*Task directions*
Lines from the line with "Largest net degree" to the line with "First-pass iteration count" in the entries below, and only those, must be output exactly, with both ends included.

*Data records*
$ cat config.mk
export PLATFORM = sky130hd
export DESIGN_NAME = pdm_cic_decimator
export DESIGN_NICKNAME = d
export VERILOG_FILES = /design/src/rtl/pdm_cic_decimator.sv
export SDC_FILE = /design/constraint.sdc
export NUM_CORES = 1
export LEC_CHECK = 0
export ABC_AREA = 0
export ABC_CLOCK_PERIOD_IN_PS = 16900
export BUFFER_PORTS_ARGS = -buffer_cell sky130_fd_sc_hd__buf_2
export CORE_MARGIN = 3
export CORE_UTILIZATION = 65
export CTS_CLUSTER_SIZE = 30
export DETAILED_ROUTE_END_ITERATION = 8
export GPL_ROUTABILITY_DRIVEN = 0
export PLACE_DENSITY = 0.83
export SLEW_MARGIN = 5
export SYNTH_ARGS = -nofsm -noshare
export SYNTH_HDL_FRONTEND = slang
export SYNTH_SLANG_ARGS = --single-unit
$ cat constraint.sdc
create_clock -name clk -period 16.9 [get_ports clk]
set_clock_uncertainty 0.15 [all_clocks]
set_input_delay 0.845 -clock clk [delete_from_list [all_inputs] [get_ports clk]]
set_output_delay 0.845 -clock clk [all_outputs]
set_load 0.05 [all_outputs]
$ cat src/rtl/pdm_cic_decimator.sv
// PDM microphone front end: generates the mic bit clock and decimates the 1-bit
// stream through a 3rd-order CIC (R=64, M=1) into 19-bit signed PCM samples.
module pdm_cic_decimator #(
   parameter int CLK_DIV = 4
) (
   input  logic        clk,
   input  logic        rst_n,
   input  logic        enable,
   input  logic        pdm_in,
   output logic        pdm_clk,
   output logic [18:0] pcm_data,
   output logic        pcm_valid
);
   localparam int            DW       = $clog2(CLK_DIV);
   localparam logic [DW-1:0] DIV_LAST = DW'(CLK_DIV - 1);
   localparam logic [DW-1:0] DIV_HALF = DW'(CLK_DIV / 2);

   logic [DW-1:0] div_cnt_q, div_cnt_d;
   logic          pdm_clk_q, pdm_clk_d;
   logic [5:0]    bit_cnt_q, bit_cnt_d;
   logic          dec_flag_q, dec_flag_d;
   logic [1:0]    warm_cnt_q, warm_cnt_d;
   logic [19:0]   i1_q, i1_d, i2_q, i2_d, i3_q, i3_d;
   logic [19:0]   d1_q, d1_d, d2_q, d2_d, d3_q, d3_d;
   logic [18:0]   pcm_data_q, pcm_data_d;
   logic          pcm_valid_q, pcm_valid_d;

   logic          sample_en;
   logic [19:0]   x, c1, c2, c3;

   always_comb begin
      // NOTE: every _d gets its hold value first so no path leaves it unassigned (no latches).
      div_cnt_d   = div_cnt_q;
      pdm_clk_d   = pdm_clk_q;
      bit_cnt_d   = bit_cnt_q;
      warm_cnt_d  = warm_cnt_q;
      i1_d        = i1_q;
      i2_d        = i2_q;
      i3_d        = i3_q;
      d1_d        = d1_q;
      d2_d        = d2_q;
      d3_d        = d3_q;
      pcm_data_d  = pcm_data_q;
      pcm_valid_d = 1'b0;

      sample_en = (div_cnt_q == DIV_LAST);
      x         = pdm_in ? 20'h0_0001 : 20'hF_FFFF;
      c1        = i3_q - d1_q;
      c2        = c1 - d2_q;
      c3        = c2 - d3_q;

      div_cnt_d  = sample_en ? '0 : div_cnt_q + 1'b1;
      pdm_clk_d  = (div_cnt_d < DIV_HALF);
      dec_flag_d = sample_en && (bit_cnt_q == 6'd63);

      // Integrator chain uses the freshly updated upstream value each step.
      if (sample_en) begin
         i1_d      = i1_q + x;
         i2_d      = i2_q + i1_d;
         i3_d      = i3_q + i2_d;
         bit_cnt_d = bit_cnt_q + 6'd1;
      end

      if (dec_flag_q) begin
         d1_d = i3_q;
         d2_d = c1;
         d3_d = c2;
         // Only full-scale positive (+2^18) is out of 19-bit range.
         if (warm_cnt_q == 2'd3) begin
            pcm_data_d  = (c3 == 20'h4_0000) ? 19'h3_FFFF : c3[18:0];
            pcm_valid_d = 1'b1;
         end else begin
            warm_cnt_d = warm_cnt_q + 2'd1;
         end
      end

      if (!enable) begin
         div_cnt_d   = '0;
         pdm_clk_d   = 1'b0;
         bit_cnt_d   = '0;
         dec_flag_d  = 1'b0;
         warm_cnt_d  = '0;
         i1_d        = '0;
         i2_d        = '0;
         i3_d        = '0;
         d1_d        = '0;
         d2_d        = '0;
         d3_d        = '0;
         pcm_data_d  = '0;
         pcm_valid_d = 1'b0;
      end
   end

   // NOTE: state registers use non-blocking assignments so all flops update together.
   always_ff @(posedge clk or negedge rst_n) begin
      if (!rst_n) begin
         div_cnt_q   <= '0;
         pdm_clk_q   <= 1'b0;
         bit_cnt_q   <= '0;
         dec_flag_q  <= 1'b0;
         warm_cnt_q  <= '0;
         i1_q        <= '0;
         i2_q        <= '0;
         i3_q        <= '0;
         d1_q        <= '0;
         d2_q        <= '0;
         d3_q        <= '0;
         pcm_data_q  <= '0;
         pcm_valid_q <= 1'b0;
      end else begin
         div_cnt_q   <= div_cnt_d;
         pdm_clk_q   <= pdm_clk_d;
         bit_cnt_q   <= bit_cnt_d;
         dec_flag_q  <= dec_flag_d;
         warm_cnt_q  <= warm_cnt_d;
         i1_q        <= i1_d;
         i2_q        <= i2_d;
         i3_q        <= i3_d;
         d1_q        <= d1_d;
         d2_q        <= d2_d;
         d3_q        <= d3_d;
         pcm_data_q  <= pcm_data_d;
         pcm_valid_q <= pcm_valid_d;
      end
   end

   assign pdm_clk   = pdm_clk_q;
   assign pcm_data  = pcm_data_q;
   assign pcm_valid = pcm_valid_q;

endmodule

### After elaboration in Yosys (flattened, before gate mapping)

Index checks and enable logic that the tools add are counted.

* bits in registers: 152
* bits of input ports: 4

* add/subtract/negate cells: 9
* magnitude comparators: 1
* eq/ne operators: 8
* mux-type cells: 29
* reductions and logical operators: 3

Operator list (count)
* $mux 20: 13
* $mux 19: 4
* $add 20x20->20: 3
* $sub 20x20->20: 3
* $eq 20x19->1 const B: 1
* $mux 6: 2
* $mux 2: 5
* $add 6x1->6 const B: 1
* $eq 6x6->1 const B: 1
* $ne 2x1->1 const B: 3
* $mux 1: 5
* $add 2x1->2 const B: 2
* $eq 2x2->1 const B: 2
* $reduce_and 2->1: 2
* $lt 2x2->1 const B: 1
* $ne 2x2->1 const B: 1
* $logic_and 1x1->1: 1

### Depth between registers and ports, before layout

* word-level depth: 8
* gate-level depth with buffers: 33
* mapped depth without buffers: 32

### Least setup slack after synthesis

Ideal clock, no wire load.

* kind: input -> register
* from: input pdm_in
* to: register i3_q[19]
* setup time: 132 ps
* data arrival time: 5867 ps
* slack: 10751 ps
* stages: 28
* buffers on the path: 0
* cells stage by stage: inv_1 -> ha_1 -> nor2b_1 -> o21ai_1 -> a21boi_0 -> o21ai_0 -> nand2_1 -> a21o_1 -> a21oi_1 -> xnor2_1 -> ha_1 -> a21o_1 -> a41oi_1 -> nand2_1 -> a21o_1 -> or3_1 -> a21oi_1 -> xnor2_1 -> ha_1 -> or3_1 -> o21ai_0 -> a31oi_1 -> a41o_1 -> o41ai_1 -> xor2_1 -> nand2_1 -> xor2_1 -> nor2_1

* longest elaborated chain between the ends: 6

Ends and longest elaborated chain
* start, declared: line 9 `input logic pdm_in,`
* $mux 20: line 47 `x = pdm_in ? 20'h0_0001 : 20'hF_FFFF;`
* $add 20x20->20: line 58 `i1_d = i1_q + x;`
* $add 20x20->20: line 59 `i2_d = i2_q + i1_d;`
* $add 20x20->20: line 60 `i3_d = i3_q + i2_d;`
* $mux 20: line 57 `if (sample_en) begin`
* $mux 20: line 77 `if (!enable) begin`
* end signal, assigned: line 118 `i3_q <= i3_d;`
* end, declared: line 23 `logic [19:0] i1_q, i1_d, i2_q, i2_d, i3_q, i3_d;`

Every way passes these cells. The select of a mux whose other input is x is not followed.
A chain may end at the register's enable or synchronous reset.

### Worst setup path in the final report

* from: register i3_q[0]
* to: register pcm_data_q[16] (netlist: pcm_data[16])

* longest elaborated chain between the ends: 8

Ends and longest elaborated chain
* $sub 20x20->20 (*): line 48 `c1 = i3_q - d1_q;`
* $sub 20x20->20 (*): line 49 `c2 = c1 - d2_q;`
* $sub 20x20->20 (*): line 50 `c3 = c2 - d3_q;`
* $eq 20x19->1: line 70 `pcm_data_d = (c3 == 20'h4_0000) ? 19'h3_FFFF : c3[18:0];`
* $mux 19 (*): line 70
* $mux 19 (*): line 69 `if (warm_cnt_q == 2'd3) begin`
* $mux 19 (*): line 64 `if (dec_flag_q) begin`
* $mux 19 (*): line 77
* end signal, assigned: line 122 `pcm_data_q <= pcm_data_d;`
* end, declared: line 25 `logic [18:0] pcm_data_q, pcm_data_d;`

Mark *: on every way between the ends. The rest lies on a longest branch, timed or not. The select of a mux whose other input is x is not followed.

==> metrics.md <==
| Metric | Value |
|---|---|
| Part of the Yosys area used for sequential elements | `33.7%` |
| Most used cell, CP | `a21o_1` |
| First DRT Iteration DRCs | `527` |
| Actual slew at the worst max-slew pin | `roughly 1.1 ns` |
| Slew margin rel. | `26.2%` |
| Number of buffers and inverters on the critical path | `2` |
| Final Critical Period | `6.81 ns` |
| Syn_nets | `1372` |
| Worst vdd rail ir drop | `155 uV` |
| Maximum root-to-sink buffer count | `2` |
| Fraction of synthesized cell area taken by the top area cell type | `33.7%` |
| Cell Area, Synth | `0.0113 mm^2` |
| Initial antenna violation count | `0` |
| Worst Path Arrival | `around 7.0 ns` |
| Power spent charging and discharging nets | `0.749 mW` |
| Largest stage delay on the critical path | `0.48 ns` |
| Initial Utilization | `67.2%` |
| Syn. warnings | `0` |
| Sw frac | `42.3%` |
| Post-synth EDFFs | `0` |
| Largest net degree at the start of global routing | `94` |
| Overall overflow remaining after global route | `0` |
| Area delta synth->final | `7.72%` |
| Internal power of the cells | `1.02 mW` |
| Post-synth top flop | `dfrtp_1` |
| First-pass iteration count of the detailed router | `5` |
| Via-per-instance ratio | `~5.9` |
| Classification of the worst setup path | `flip-flop to flip-flop` |
| Number of instances in the synthesized netlist | `1246` |
| Average wire length per cell after detail routing | `15.2 um` |
| Overall die height | `138 um` |
| Standard cell with the maximum stage delay on the critical path | `a211oi_1` |
| Post-layout instance area | `around 0.012 mm^2` |
| Pwr per Cell Area | `145 mW/mm^2` |
| RSZ-0062 raised after global routing | `false` |
| Placeable core region | `0.0168 mm^2` |
| Share of layout cells above drive strength 1 | `5.81%` |
| Synth top cells by count | `183 x nor2_1, 152 x dfrtp_1, 116 x ha_1, 106 x mux2i_1, 102 x inv_1` |
| Post-detailed-placement half-perimeter wirelength | `16000 um` |
| Result of the run | `completed` |
| Fin nets | `1386` |
| Cell at the root of the clock tree | `clkbuf_16` |
| Mean area per synthesized cell | `about 9.1 um^2` |
| Setup total negative slack | `0 ns` |
| Async set-reset flop share out of synthesis | `100%` |
| Final Hold Fails | `0` |
| Max cap viols | `0` |
| Hold crit path type | `input port to asynchronous set/reset pin` |
| Relative contribution of combinational cells to total power | `57.6%` |
| Post-CTS Setup Inserts | `0` |
| Clock latency reported for the late side of the worst-skew pair | `between 0.4 and 0.5 ns` |
| Horizontal extent of the die | `138 um` |
| Non-filler instance count after layout | `roughly 1500` |
| Post-detailed-route DRC marker count | `0` |
| Total CTS buffers | `17` |
| Worst setup slack after placement | `around 10 ns` |
| Crit path max-delay family | `compound AO/OA/AOI/OAI gates` |
| Number of placed I/O pins | `25` |
| Power Total | `1.77 mW` |
| Library cells used by synthesis | `66` |
| CTS tree | `done` |
| Num rows | `47` |
| Number of sinks handled by clock tree synthesis | `152` |
| Overall Global Routing Usage | `25.0%` |
| Yosys reg bits | `152` |
| Pleak | `5.71 nW` |
| Clock transition at the register clock pins on the worst setup and hold paths after CTS | `0.07 ns` |
| Flop pwr share | `21.5%` |
| Total count of max-transition violations in the final report | `0` |
| Total Die Area | `0.0190 mm^2` |
| Final period util | `between 40% and 50%` |
| Required @ worst endpoint | `~17 ns` |
| Synth area leaders | `dfrtp_1 34%, ha_1 13%, mux2i_1 9.4%, nor2_1 6.1%, xnor2_1 5.9%` |
| Htree depth | `4` |
| Post-route worst setup slack | `about 10 ns` |
| Most frequently used cell type in the post-synthesis netlist | `nor2_1` |
| Vias | `8782` |
| Number of hold-repair buffers added at the cts stage | `0` |
| Number of gates resized after cts | `0` |
| Highest clock rate | `147 MHz` |
| Antenna Nets Post-Route | `0` |
| Number of antenna diodes | `0` |
| # placed instances | `about 1500` |
| Area leader, netlist | `dfrtp_1` |
| Wire length of the first global-routing pass | `between 30000 and 40000 um` |
| Via count of the first global-routing pass | `8414` |
| Post-Place Cell Area | `0.0116 mm^2` |
| Detailed-route wire length | `22700 um` |
| CP Max Fanout | `18` |
| CP endpoint kind | `flip-flop` |
| Port-buffer cells | `24` |
| Number of endpoints failing setup at the final stage | `0` |
| Startpoint type of the worst setup path | `flip-flop` |
| Power share of the clock group | `approximately a fifth` |
[registers in the layout, summed over array words and instances, names as in the netlist]
| register | count |
|---|---|
| pdm_clk | 1 |
| pcm_valid | 1 |
| d2_q | 20 |
| warm_cnt_q | 2 |
| dec_flag_q | 1 |
| bit_cnt_q | 6 |
| d3_q | 20 |
| i2_q | 20 |
| div_cnt_q | 2 |
| pcm_data | 19 |
| i3_q | 20 |
| i1_q | 20 |
| d1_q | 20 |
[layout by cell type (no fill, tap or decap), types with 6 or more instances in the layout]
| master | count |
|---|---|
| nor2_1 | 183 |
| dfrtp_1 | 151 |
| ha_1 | 115 |
| mux2i_1 | 106 |
| inv_1 | 102 |
| xnor2_1 | 76 |
| a21oi_1 | 71 |
| nand2_1 | 58 |
| a21o_1 | 39 |
| o21ai_0 | 38 |
| xor2_1 | 27 |
| buf_2 | 23 |
| o21a_1 | 21 |
| nand3_1 | 19 |
| nor3_1 | 17 |
| clkbuf_16 | 17 |
| a22oi_1 | 16 |
| a211oi_1 | 14 |
| nand2b_1 | 13 |
| nor2b_1 | 12 |
| o21bai_1 | 12 |
| or3_1 | 10 |
| o31ai_1 | 8 |
| and2_1 | 8 |
| a21boi_0 | 7 |
| a31oi_1 | 6 |
| and3_1 | 6 |
| o211ai_1 | 6 |
| fa_1 | 6 |
[cell type report]
type                    instances  area, um^2
repair buffers                 28         156
fillers                      1201        4650
clock inverters                14         139
clock buffers                  18         429
inverters                     104         392
flip-flops and latches        152        3810
well taps                     220         275
multi-input cells             957        6970
[kinds of logic after synthesis]
kind of cell | count (synthesis) | share of synthesized area, %
and+or+nand+nor | 350 | 14.0
AOI/OAI and AO/OA | 275 | 16.1
DFF | 152 | 33.7
buffers and inverters | 137 | 4.74
adders and majority gates | 122 | 13.9
muxes | 106 | 9.39
xor gates and xnor gates | 104 | 8.20
[worst reg2reg max path, delay by kind of cell (launching register included)]
family	cells	cell delay, ns
AO/OA/AOI/OAI	21	3.91
adder cells (fa/ha/maj)	4	1.17
XOR/XNOR	3	0.71
flip-flops	1	0.43
AND/OR/NAND/NOR	1	0.25
buffers and inverters	2	0.13
[final timing paths]
kind	start	end	slack, ns	depth (start not counted)
setup / recovery	i3_q[0]	pcm_data[16]	10.09	31
max in group asynchronous	rst_n	i1_q[1]	14.91	2
min in group clk	i1_q[16]	i1_q[16]	0.34	2
hold / removal	rst_n	pcm_data[0]	0.34	1
hold reg to reg	i1_q[16]	i1_q[16]	0.34	2
setup reg to reg	i3_q[0]	pcm_data[16]	10.09	31
[per-layer routing]
layer	vias up	share of wire (%)	global-route usage (%)
met1	4234	49	34.6
met3	34	2.8	4.53
met5	-	0	0
met4	0	1.6	6.81
li1	4383	-	-
met2	131	47	40.4
[metrics by stage]
stage / hold WS (ns) / utilization (%)
global placement: 0.325 / 69.0
detailed placement: 0.326 / 69.0
CTS: 0.341 / 72.3
global route: 0.363 / 72.3
floorplan: 0.258 / -
finish: 0.339 / 72.3
[power by group through the flow]
stage	Combinational (mW)	Clock, mW	Sequential (mW)
final	1.02	0.370	0.380
after global routing	1.14	0.393	0.381
after CTS	1.01	0.376	0.380
after detailed placement	1.00	0	0.387
after global placement	0.982	0	0.387
after floorplan	0.827	0	0.386
(Power assumes the default switching activity.)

*Exercise result*
| Largest net degree at the start of global routing | `94` |
| Overall overflow remaining after global route | `0` |
| Area delta synth->final | `7.72%` |
| Internal power of the cells | `1.02 mW` |
| Post-synth top flop | `dfrtp_1` |
| First-pass iteration count of the detailed router | `5` |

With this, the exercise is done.